Inchyra Blue is that gorgeous brooding teal-grey that goes blue, green or near-black depending on the light — and that complexity is exactly why it's hard to dupe cheaply. Most budget "blue-greys" land flat and lifeless next to it. But there are honest contenders.
Dulux Smokey Slate is your best bet at ΔE 3.2 from the original. That's not a perfect match — anything under ΔE 1 is imperceptible, under 2.5 is very close — but 3.2 is close enough that nobody's going to stand in your hallway with a colour fan calling you out. Its LRV of 12.3 sits right in Inchyra territory, so it'll read with the same depth and moodiness. For a hallway or a feature wall, that's the one I'd reach for.

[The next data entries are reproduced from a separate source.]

<file path="src/rtl/pipeline_ctrl.sv">
// pipeline_ctrl: hazard/sequencing controller for a 5-stage pipeline.
// Drives en/flush for the IF/ID, ID/EX, EX/MEM and MEM/WB latches and the
// PC write enable. Flush has priority over en in every latch.
//
// State table:
//   RUN    | normal issue; stalls, bubbles and squashes per hazard
//   DRAIN  | halt seen in EX; younger work squashed, halt advances to WB
//   HALTED | core stopped, sticky until reset
//
// Ports:
//   CLK, nRST (sync, active-low)
//   ihit, dhit                 memory handshakes
//   exmem_dREN/dWEN/brtaken    MEM-stage status
//   idex_MemToReg/wsel/halt    EX-stage status
//   ifid_rs/rt                 ID-stage sources
//   memwb_halt                 halt reached WB
//   pc_en, *_en, *_flush       latch controls
//   halted                     sticky stop indication
//   stall_cnt/flush_cnt/cyc_cnt present only with PIPE_PERF_CNT_EN defined
module pipeline_ctrl #(
   parameter int REG_W = 5,
   parameter int CNT_W = 32
) (
   input  logic             CLK,
   input  logic             nRST,
   input  logic             ihit,
   input  logic             dhit,
   input  logic             exmem_dREN,
   input  logic             exmem_dWEN,
   input  logic             exmem_brtaken,
   input  logic             idex_MemToReg,
   input  logic [REG_W-1:0] idex_wsel,
   input  logic [REG_W-1:0] ifid_rs,
   input  logic [REG_W-1:0] ifid_rt,
   input  logic             idex_halt,
   input  logic             memwb_halt,
   output logic             pc_en,
   output logic             ifid_en,
   output logic             idex_en,
   output logic             exmem_en,
   output logic             memwb_en,
   output logic             ifid_flush,
   output logic             idex_flush,
   output logic             exmem_flush,
   output logic             memwb_flush,
`ifdef PIPE_PERF_CNT_EN
   output logic [CNT_W-1:0] stall_cnt,
   output logic [CNT_W-1:0] flush_cnt,
   output logic [CNT_W-1:0] cyc_cnt,
`endif
   output logic             halted
);

   typedef enum logic [1:0] {
      ST_RUN    = 2'd0,
      ST_DRAIN  = 2'd1,
      ST_HALTED = 2'd2
   } state_t;

   state_t state_q, state_d;

   logic dwait;
   logic lduse;
   logic br_flush;

   assign dwait = (exmem_dREN | exmem_dWEN) & ~dhit;
   assign lduse = idex_MemToReg & (idex_wsel != '0) &
                  ((idex_wsel == ifid_rs) | (idex_wsel == ifid_rt));

   always_ff @(posedge CLK) begin
      if (!nRST) state_q <= ST_RUN;
      else       state_q <= state_d;
   end

   always_comb begin
      state_d     = state_q;
      pc_en       = 1'b0;
      ifid_en     = 1'b0;
      idex_en     = 1'b0;
      exmem_en    = 1'b0;
      memwb_en    = 1'b0;
      ifid_flush  = 1'b0;
      idex_flush  = 1'b0;
      exmem_flush = 1'b0;
      memwb_flush = 1'b0;
      halted      = 1'b0;
      br_flush    = 1'b0;

      if (!nRST) begin
         state_d     = ST_RUN;
         ifid_flush  = 1'b1;
         idex_flush  = 1'b1;
         exmem_flush = 1'b1;
         memwb_flush = 1'b1;
      end else begin
         case (state_q)
            ST_RUN: begin
               if (dwait) begin
                  // full freeze: every latch holds, nothing lost
               end else if (exmem_brtaken) begin
                  br_flush = 1'b1;
               end else if (lduse) begin
                  idex_flush = 1'b1;
                  exmem_en   = 1'b1;
                  memwb_en   = 1'b1;
               end else if (!ihit) begin
                  ifid_flush = 1'b1;
                  idex_en    = 1'b1;
                  exmem_en   = 1'b1;
                  memwb_en   = 1'b1;
               end else begin
                  pc_en    = 1'b1;
                  ifid_en  = 1'b1;
                  idex_en  = 1'b1;
                  exmem_en = 1'b1;
                  memwb_en = 1'b1;
               end
               // a halt can reach WB without passing DRAIN after a flush race
               if (memwb_halt)
                  state_d = ST_HALTED;
               else if (idex_halt && !dwait && !exmem_brtaken)
                  state_d = ST_DRAIN;
            end
            ST_DRAIN: begin
               if (dwait) begin
                  // full freeze
               end else if (exmem_brtaken) begin
                  br_flush = 1'b1;
               end else begin
                  ifid_flush = 1'b1;
                  idex_flush = 1'b1;
                  exmem_en   = 1'b1;
                  memwb_en   = 1'b1;
               end
               if (memwb_halt)
                  state_d = ST_HALTED;
               else if (!dwait && exmem_brtaken)
                  state_d = ST_RUN;
            end
            ST_HALTED: begin
               halted = 1'b1;
            end
            default: begin
               state_d = ST_RUN;
            end
         endcase

         // taken branch retires through MEM/WB; everything younger is squashed
         if (br_flush) begin
            pc_en       = 1'b1;
            ifid_flush  = 1'b1;
            idex_flush  = 1'b1;
            exmem_flush = 1'b1;
            memwb_en    = 1'b1;
         end
      end
   end

`ifdef PIPE_PERF_CNT_EN
   logic [CNT_W-1:0] stall_cnt_q, flush_cnt_q, cyc_cnt_q;

   always_ff @(posedge CLK) begin
      if (!nRST) begin
         stall_cnt_q <= '0;
         flush_cnt_q <= '0;
         cyc_cnt_q   <= '0;
      end else if (state_q != ST_HALTED) begin
         if (cyc_cnt_q != '1)
            cyc_cnt_q <= cyc_cnt_q + 1'b1;
         if (!pc_en && stall_cnt_q != '1)
            stall_cnt_q <= stall_cnt_q + 1'b1;
         if (br_flush && flush_cnt_q != '1)
            flush_cnt_q <= flush_cnt_q + 1'b1;
      end
   end

   assign stall_cnt = stall_cnt_q;
   assign flush_cnt = flush_cnt_q;
   assign cyc_cnt   = cyc_cnt_q;
`endif

endmodule

</file>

COAT The Coal Drop comes in at ΔE 5.4 (LRV 14). It's a touch lighter and not as faithful, but COAT's an eco, low-VOC formula with proper modern paint quality — if you care about the green credentials and want something a bit more contemporary, it's worth a sample.

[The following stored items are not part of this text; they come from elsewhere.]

## config.mk

```make
export PLATFORM = sky130hd
export DESIGN_NAME = ifu_fetch
export DESIGN_NICKNAME = d
export VERILOG_FILES = /design/src/rtl/ifu_fetch.sv
export SDC_FILE = /design/constraint.sdc
export NUM_CORES = 1
export LEC_CHECK = 0
export CORE_MARGIN = 3
export CORE_UTILIZATION = 51
export CTS_BUF_LIST = sky130_fd_sc_hd__clkbuf_4
export DETAILED_ROUTE_END_ITERATION = 16
export PLACE_DENSITY = 0.89
export SLEW_MARGIN = 20
export SYNTH_ARGS = -nofsm -noshare
export SYNTH_HDL_FRONTEND = slang
export SYNTH_SLANG_ARGS = --single-unit
export TNS_END_PERCENT = 5
```

## constraint.sdc

```tcl
create_clock -name i_clk -period 9.31 [get_ports i_clk]
set_input_delay 1.3965 -clock i_clk [delete_from_list [all_inputs] [get_ports i_clk]]
set_output_delay 1.3965 -clock i_clk [all_outputs]
set_load 0.005 [all_outputs]
```

## src/rtl/ifu_fetch.sv

```systemverilog
// rtl/ifu_fetch.sv - instruction fetch unit: PC, imem handshake, next-PC selection
module ifu_fetch #(
    parameter logic [31:0] RESET_PC     = 32'h0000_3000,
    parameter int unsigned IMEM_TIMEOUT = 16
) (
    input  logic        i_clk,
    input  logic        i_rst_n,
    output logic        o_imem_req,
    output logic [31:0] o_imem_addr,
    input  logic        i_imem_ack,
    input  logic [31:0] i_imem_rdata,
    output logic [31:0] o_instr,
    output logic [5:0]  o_op,
    output logic [5:0]  o_order_func,
    output logic        o_instr_valid,
    input  logic        i_instr_done,
    input  logic        i_beq,
    input  logic        i_j,
    input  logic        i_jal,
    input  logic        i_jr,
    input  logic        i_zero,
    input  logic [31:0] i_jr_target,
    output logic [31:0] o_pc,
    output logic [31:0] o_pc_plus4,
    output logic        o_fetch_err
);

    localparam int unsigned CW = $clog2(IMEM_TIMEOUT + 1);
    // Counter value seen in the last FETCH cycle allowed before giving up
    localparam logic [CW-1:0] C_LAST = CW'(IMEM_TIMEOUT - 1);

    typedef enum logic [1:0] {
        S_IDLE  = 2'd0,
        S_FETCH = 2'd1,
        S_EXEC  = 2'd2,
        S_HALT  = 2'd3
    } state_t;

    state_t        r_state;
    logic [31:0]   r_pc;
    logic [31:0]   r_instr;
    logic          r_req;
    logic          r_valid;
    logic          r_err;
    logic [CW-1:0] r_cnt;

    logic [31:0]   w_pc_plus4;
    logic [31:0]   w_br_off;
    logic [31:0]   w_jump_tgt;
    logic [31:0]   w_next_pc;
    logic          w_jr_misaligned;

    assign w_pc_plus4      = r_pc + 32'd4;
    assign w_br_off        = {{14{r_instr[15]}}, r_instr[15:0], 2'b00};
    assign w_jump_tgt      = {w_pc_plus4[31:28], r_instr[25:0], 2'b00};
    assign w_jr_misaligned = i_jr && (i_jr_target[1:0] != 2'b00);

    // Next-PC select: jr beats j/jal beats taken beq beats fall-through
    always_comb begin
        w_next_pc = w_pc_plus4;
        if (i_jr) begin
            w_next_pc = {i_jr_target[31:2], 2'b00};
        end else if (i_j || i_jal) begin
            w_next_pc = w_jump_tgt;
        end else if (i_beq && i_zero) begin
            w_next_pc = w_pc_plus4 + w_br_off;
        end
    end

    // Fetch/execute sequencer; all handshake outputs are registered
    always_ff @(posedge i_clk or negedge i_rst_n) begin
        if (!i_rst_n) begin
            r_state <= S_IDLE;
            r_pc    <= RESET_PC;
            r_instr <= 32'h0;
            r_req   <= 1'b0;
            r_valid <= 1'b0;
            r_err   <= 1'b0;
            r_cnt   <= '0;
        end else begin
            case (r_state)
                S_IDLE: begin
                    r_state <= S_FETCH;
                    r_req   <= 1'b1;
                    r_cnt   <= '0;
                end
                S_FETCH: begin
                    if (i_imem_ack) begin
                        r_instr <= i_imem_rdata;
                        r_valid <= 1'b1;
                        r_req   <= 1'b0;
                        r_state <= S_EXEC;
                    end else if (r_cnt == C_LAST) begin
                        r_cnt   <= r_cnt + CW'(1);
                        r_err   <= 1'b1;
                        r_req   <= 1'b0;
                        r_state <= S_HALT;
                    end else begin
                        r_cnt <= r_cnt + CW'(1);
                    end
                end
                S_EXEC: begin
                    if (i_instr_done) begin
                        r_pc    <= w_next_pc;
                        r_valid <= 1'b0;
                        r_cnt   <= '0;
                        r_req   <= 1'b1;
                        r_state <= S_FETCH;
                        if (w_jr_misaligned) begin
                            r_err <= 1'b1;
                        end
                    end
                end
                default: begin
                    // HALT: frozen until reset
                    r_req   <= 1'b0;
                    r_valid <= 1'b0;
                end
            endcase
        end
    end

    assign o_imem_req    = r_req;
    assign o_imem_addr   = r_pc;
    assign o_instr       = r_instr;
    assign o_op          = r_instr[31:26];
    assign o_order_func  = r_instr[5:0];
    assign o_instr_valid = r_valid;
    assign o_pc          = r_pc;
    assign o_pc_plus4    = w_pc_plus4;
    assign o_fetch_err   = r_err;

endmodule

```

==> implementation parameters <==
Parameter                              Value

STA
  Max-slew headroom ... 38.0%
  Clock Skew ... 0.0270 ns
  Clock period minus final worst setup slack ... 4.63 ns
  Setup violation total in the final timing report ... 0
  Final setup TNS ... 0 ns
  Fin Hold WS ... 0.487 ns
  Max Slew Vio Count ... 0
  Max Clock Freq ... 0.216 GHz
  Slew at the pin closest to its max-slew limit ... 0.931 ns
  Period Utilization, post-route ... 49.7%
  Unrepaired setup endpoints after global routing ... no
  Final hold violation count ... 0

Floorplanning
  Core area ... 11500 sq um
  Chip Width ... 115 microns
  Initial core utilization ... 52.4%
  Number of placement rows ... 39
  Top-level port count ... 216
  Die outline area ... 13200 sq um
  Vertical extent of the die ... 115 microns

Global route
  Most Crowded Layer GR ... met2
  Largest net degree at the start of global routing ... 73
  Wire length of the first global-routing pass ... 30.2 mm
  Remaining global-route overflow ... 0
  M2 GR Usage ... 48.2%
  Antenna violations before repair ... 0
  Met1 Resource Use GR ... 37.9%
  Number of global-route vias before repair ... 5853
  Global Route met3 Usage ... 6.53%
  Overall track demand over capacity in global routing ... 29.1%

Synth
  Post-Syn Instances ... 712
  Top cells by area in the synthesized netlist ... dfrtp_1 (29%), ha_1 (7.9%), buf_4 (6.0%), mux2_2 (6.0%), nand2_1 (5.1%)
  Area leader, netlist ... dfrtp_1
  Post-synth ARST share ... 100%
  Register area share after synthesis ... 29.9%
  Post-Synthesis Cell Area ... 6040 sq um
  Portion of synthesized cell area occupied by the leading cell type ... 29.0%
  Number of warnings issued by yosys ... 0
  Post-synth EDFFs ... 0
  Most frequently used flop master after synthesis ... dfrtp_1
  Number of different library cells in the post-synthesis netlist ... 73
  Library cell with the highest instance count after synthesis ... nand2_1
  Synthesized flop and latch total ... 72
  Top post-synthesis cells by count ... nand2_1 (82), dfrtp_1 (70), a21oi_1 (54), nor2_1 (54), buf_4 (48)
  Post-Synthesis Mean Instance Area ... 8.48 sq um

Routing
  Remaining antenna violation count after routing ... 0
  Overall via count from detail_route ... 6078
  Avg Vias per Cell ... 5.99
  Starting DRC count in detailed routing ... 525
  DR DRC count ... 0
  Post-detailed-routing wire length ... 19.4 mm
  DR pass1 iterations ... 5
  Drt wl/cell ... 19.2 microns

Hold path
  Classification of the worst-slack hold path ... flop to flop

Pwr
  Power density relative to cell area ... 367 nW/um^2
  Leakage dissipation ... 3.39 nW
  Worst IR drop on VDD ... 0.207 mV

Place
  Weighted congestion at the end of routability-driven global placement ... 0.991
  Post-detail-place hpwl ... 14.3 mm
  Instance area at placement ... 7900 sq um
  Port bufs ... 209

Clocking
  Number of levels the H-tree was split into ... 3
  Clock latency at the later pin of the worst-skew pair ... 0.46 ns
  Post-CTS setup-driven buffer insertion count ... 0
  Max Buffers Root-to-Sink ... 2
  Clock transition time at the flip-flop clock pins of the worst setup and hold paths ... 0.13 ns
  Cts bufs inserted ... 9
  Hold buffer count at CTS ... 0
  Count of instances resized after the clock tree is built ... 0
  CTS sink cnt ... 72
  Clock tree from TritonCTS ... yes
  CTS Root Cell ... clkbuf_4

Worst setup path
  Required time of the worst setup path ... 7.91 ns
  Launching element type of the critical path ... flop
  CP peak stage delay ... 0.59 ns
  Endpoint class of the critical path ... primary output
  Cell repeated most along the worst path ... and3_1
  Cell with the largest stage delay on the worst path ... dfstp_2
  Crit path kind ... flop to primary output
  Max FO, Critical Path ... 5
  Crit-path cells ... and3_1, and3_1, nand3_1, nor2_2, nand4_1, nor2_1, xor2_1, clkdlybuf4s50_1
  Critical Path AT ... 3.23 ns

Final layout
  Count of antenna diodes in the layout ... 0
  Final cell area excluding filler cells ... 8010 sq um
  Layout overhead on the synthesized area ... 32.7%
  Proportion of layout cells with a drive suffix above 1 ... 8.96%
  Total number of nets in the final design ... 979

Flow run
  Max-cap check violation count ... 0

Run status
  Run status ... complete, no violations
layout make-up:
cell class | count | area [sq um]
multi-input combinational | 559 | 3750
timing repair buffer | 215 | 2130
tap | 143 | 179
clock buffer | 10 | 75.1
clock inverter | 5 | 35.0
fill | 926 | 3500
sequential | 72 | 1800
inverter | 10 | 37.5
critical path: cells and delay by family, from the launching register on:
kind / cells / cell delay, ns
buffers and inverters: 1 / 0.58
XOR/XNOR: 1 / 0.36
flip-flops: 1 / 0.59
AND/OR/NAND/NOR: 6 / 1.23
where the power goes:
group / internal [mW] / switching (mW)
Sequential: 0.457 / 0.233
Combinational: 1.10 / 0.972
Clock: 0.0563 / 0.125
Total: 1.61 / 1.33
through the flow:
| step | power (mW) | cells | setup slack [ns] | utilization (%) |
|---|---|---|---|---|
| global route | 3.16 | 1014 | 4.40 | 69.6 |
| detailed placement | 2.72 | 999 | 5.15 | 68.6 |
| floorplan | 1.94 | 717 | 5.69 | - |
| CTS | 2.92 | 1014 | 4.70 | 69.6 |
| global placement | 2.69 | 999 | 5.29 | 68.6 |
| finish | 2.94 | 1014 | 4.68 | 69.6 |
cells in the final DEF (no fill, tap or decap), types with 6 or more instances in the layout:
cell             count
ha_1                38
nor2_1              53
clkdlybuf4s50_1    208
a21oi_1             54
nand2_1             82
and3_1              17
inv_1               10
a21o_1              18
nand3_1             20
nand4_1              7
nor3_1              10
clkbuf_4            10
o21ai_1             17
mux2_2              32
xnor2_1             27
a211oi_1            11
nand2b_1             6
dfrtp_1             70
o21ai_0             42
buf_4                7
xor2_1              23
conb_1               6
registers in the layout, indices dropped and copies added, names as in the netlist:
name / flops
o_instr: 32
o_imem_req: 1
r_cnt: 5
o_fetch_err: 1
o_imem_addr: 30
r_state: 2
o_instr_valid: 1
cell families (layout without fill, tap and decap cells):
family,count (synthesis),count (layout),share of synthesized area (%)
other,1,6,0.0621
AOI/OAI and AO/OA,202,202,21.6
muxes,36,36,6.63
DFF,72,72,29.9
xor gates and xnor gates,51,51,7.71
buffers and inverters,86,240,8.37
and+or+nand+nor,225,225,17.5
adders and majority gates,39,39,8.21
worst paths after layout:
| check | startpoint | endpoint | slack [ns] | cells after the start |
|---|---|---|---|---|
| max | o_imem_addr[13]$_DFFE_PN1P_ | o_pc_plus4[25] | 4.68 | 8 |
| min | o_fetch_err$_DFFE_PN0P_ | o_fetch_err$_DFFE_PN0P_ | 0.49 | 1 |
| max reg2reg | o_imem_addr[13]$_DFFE_PN1P_ | o_imem_addr[31]$_DFFE_PN0P_ | 5.05 | 17 |
| min reg2reg | o_fetch_err$_DFFE_PN0P_ | o_fetch_err$_DFFE_PN0P_ | 0.49 | 1 |
| max in group asynchronous | i_rst_n | o_instr[2]$_DFFE_PN0P_ | 7.64 | 1 |
| min in group asynchronous | i_rst_n | o_imem_addr[17]$_DFFE_PN0P_ | 1.07 | 1 |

Crown Slate Grey is ΔE 4.5 (LRV 15.9) — the lightest of the three. It loses a bit of Inchyra's drama, so I'd only use it if you actually want a slightly airier version.

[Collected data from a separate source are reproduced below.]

<file path="src/rtl/seq_detect_prog.sv">
// seq_detect_prog: programmable sequence-detecting state machine.
//
// The FSM steps through DEPTH programmable per-step conditions evaluated on in_vec_i.
// It reports an in-progress sequence (busy_o), holds a "found" state while the final
// condition keeps holding (found_o), pulses match_o on entry to the found state, and keeps
// a saturating count of matches.
//
// The reset program is XOR, AND, OR, OR, ... With W=2 and DEPTH=3 this reproduces the
// classic two-input Moore detector: XOR, then AND, then OR-hold.
//
// Ports:
//   clk          rising-edge clock
//   reset        synchronous, active-high reset
//   en_i         sample enable; the FSM only moves on enabled cycles
//   in_vec_i     W-bit input vector
//   cfg_we_i     write one step's condition; forces the FSM back to step 0
//   cfg_addr_i   step index to write; indices >= DEPTH are ignored
//   cfg_op_i     00 XOR-reduce, 01 AND-reduce, 10 OR-reduce, 11 NOR-reduce
//   overlap_i    1: a failing step re-evaluates step 0 in the same cycle
//   cnt_clr_i    synchronous clear of match_cnt_o; wins over an increment
//   busy_o       state in 1..DEPTH-1
//   found_o      state == DEPTH
//   match_o      registered one-cycle pulse on entry to DEPTH
//   match_cnt_o  saturating match count
//   state_o      current state index, for debug
module seq_detect_prog #(
  parameter int unsigned W     = 2,
  parameter int unsigned DEPTH = 3,
  parameter int unsigned CNTW  = 8,
  localparam int unsigned AW   = $clog2(DEPTH),
  localparam int unsigned SW   = $clog2(DEPTH + 1)
) (
  input  logic            clk,
  input  logic            reset,
  input  logic            en_i,
  input  logic [W-1:0]    in_vec_i,
  input  logic            cfg_we_i,
  input  logic [AW-1:0]   cfg_addr_i,
  input  logic [1:0]      cfg_op_i,
  input  logic            overlap_i,
  input  logic            cnt_clr_i,
  output logic            busy_o,
  output logic            found_o,
  output logic            match_o,
  output logic [CNTW-1:0] match_cnt_o,
  output logic [SW-1:0]   state_o
);

  typedef enum logic [1:0] {
    OpXor = 2'b00,
    OpAnd = 2'b01,
    OpOr  = 2'b10,
    OpNor = 2'b11
  } op_e;

  localparam logic [SW-1:0] LastState = SW'(DEPTH);

  // Programmed conditions
  op_e cfg_q [DEPTH];
  op_e cfg_d [DEPTH];

  logic [SW-1:0]   s_q, s_d;
  logic            match_q, match_d;
  logic [CNTW-1:0] cnt_q, cnt_d;

  logic             cfg_wr;
  logic [DEPTH-1:0] cond;
  logic             cur_cond;
  logic             at_end;
  logic [SW-1:0]    fail_state;

  // Out-of-range addresses make the whole write a no-op, including the FSM restart.
  assign cfg_wr = cfg_we_i && (32'(cfg_addr_i) < DEPTH);
  assign at_end = (s_q == LastState);

  // Per-step condition on the current input
  always_comb begin
    cond = '0;
    for (int k = 0; k < int'(DEPTH); k++) begin
      unique case (cfg_q[k])
        OpXor:   cond[k] = ^in_vec_i;
        OpAnd:   cond[k] = &in_vec_i;
        OpOr:    cond[k] = |in_vec_i;
        OpNor:   cond[k] = ~|in_vec_i;
        default: cond[k] = 1'b0;
      endcase
    end
  end

  // The found state keeps checking the last step's condition (hold mode).
  always_comb begin
    cur_cond = cond[DEPTH-1];
    for (int k = 0; k < int'(DEPTH); k++) begin
      if (s_q == SW'(k)) begin
        cur_cond = cond[k];
      end
    end
  end

  // With overlap, the failing sample may itself start a new sequence.
  assign fail_state = (overlap_i && cond[0]) ? SW'(1) : '0;

  // Next-state and match pulse
  always_comb begin
    s_d     = s_q;
    match_d = 1'b0;
    if (cfg_wr) begin
      s_d = '0;
    end else if (en_i) begin
      if (cur_cond) begin
        s_d = at_end ? s_q : s_q + SW'(1);
      end else begin
        s_d = fail_state;
      end
      match_d = (s_d == LastState) && !at_end;
    end
  end

  // Configuration store
  always_comb begin
    cfg_d = cfg_q;
    if (cfg_wr) begin
      for (int k = 0; k < int'(DEPTH); k++) begin
        if (32'(cfg_addr_i) == 32'(k)) begin
          cfg_d[k] = op_e'(cfg_op_i);
        end
      end
    end
  end

  // Saturating match counter; clear beats increment
  always_comb begin
    cnt_d = cnt_q;
    if (cnt_clr_i) begin
      cnt_d = '0;
    end else if (match_q && (cnt_q != {CNTW{1'b1}})) begin
      cnt_d = cnt_q + CNTW'(1);
    end
  end

  always_ff @(posedge clk) begin
    if (reset) begin
      s_q     <= '0;
      match_q <= 1'b0;
      cnt_q   <= '0;
      for (int k = 0; k < int'(DEPTH); k++) begin
        cfg_q[k] <= (k == 0) ? OpXor : ((k == 1) ? OpAnd : OpOr);
      end
    end else begin
      s_q     <= s_d;
      match_q <= match_d;
      cnt_q   <= cnt_d;
      cfg_q   <= cfg_d;
    end
  end

  // Moore outputs from registered state only
  assign busy_o      = (s_q != '0) && !at_end;
  assign found_o     = at_end;
  assign match_o     = match_q;
  assign match_cnt_o = cnt_q;
  assign state_o     = s_q;

endmodule
</file>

The "but what about" here: a low ΔE on a swatch doesn't guarantee a match on your wall. Inchyra Blue is a chameleon, and cheaper paints often have simpler pigment loads that don't shift the same way through the day. Order a sample pot of Smokey Slate and Inchyra itself, paint both on a bit of lining paper, and move it round the room morning and evening. If the cheaper one holds up in your light, you've just saved a tidy sum, mate. If it goes dead in north light where Inchyra still sings — that's your answer too.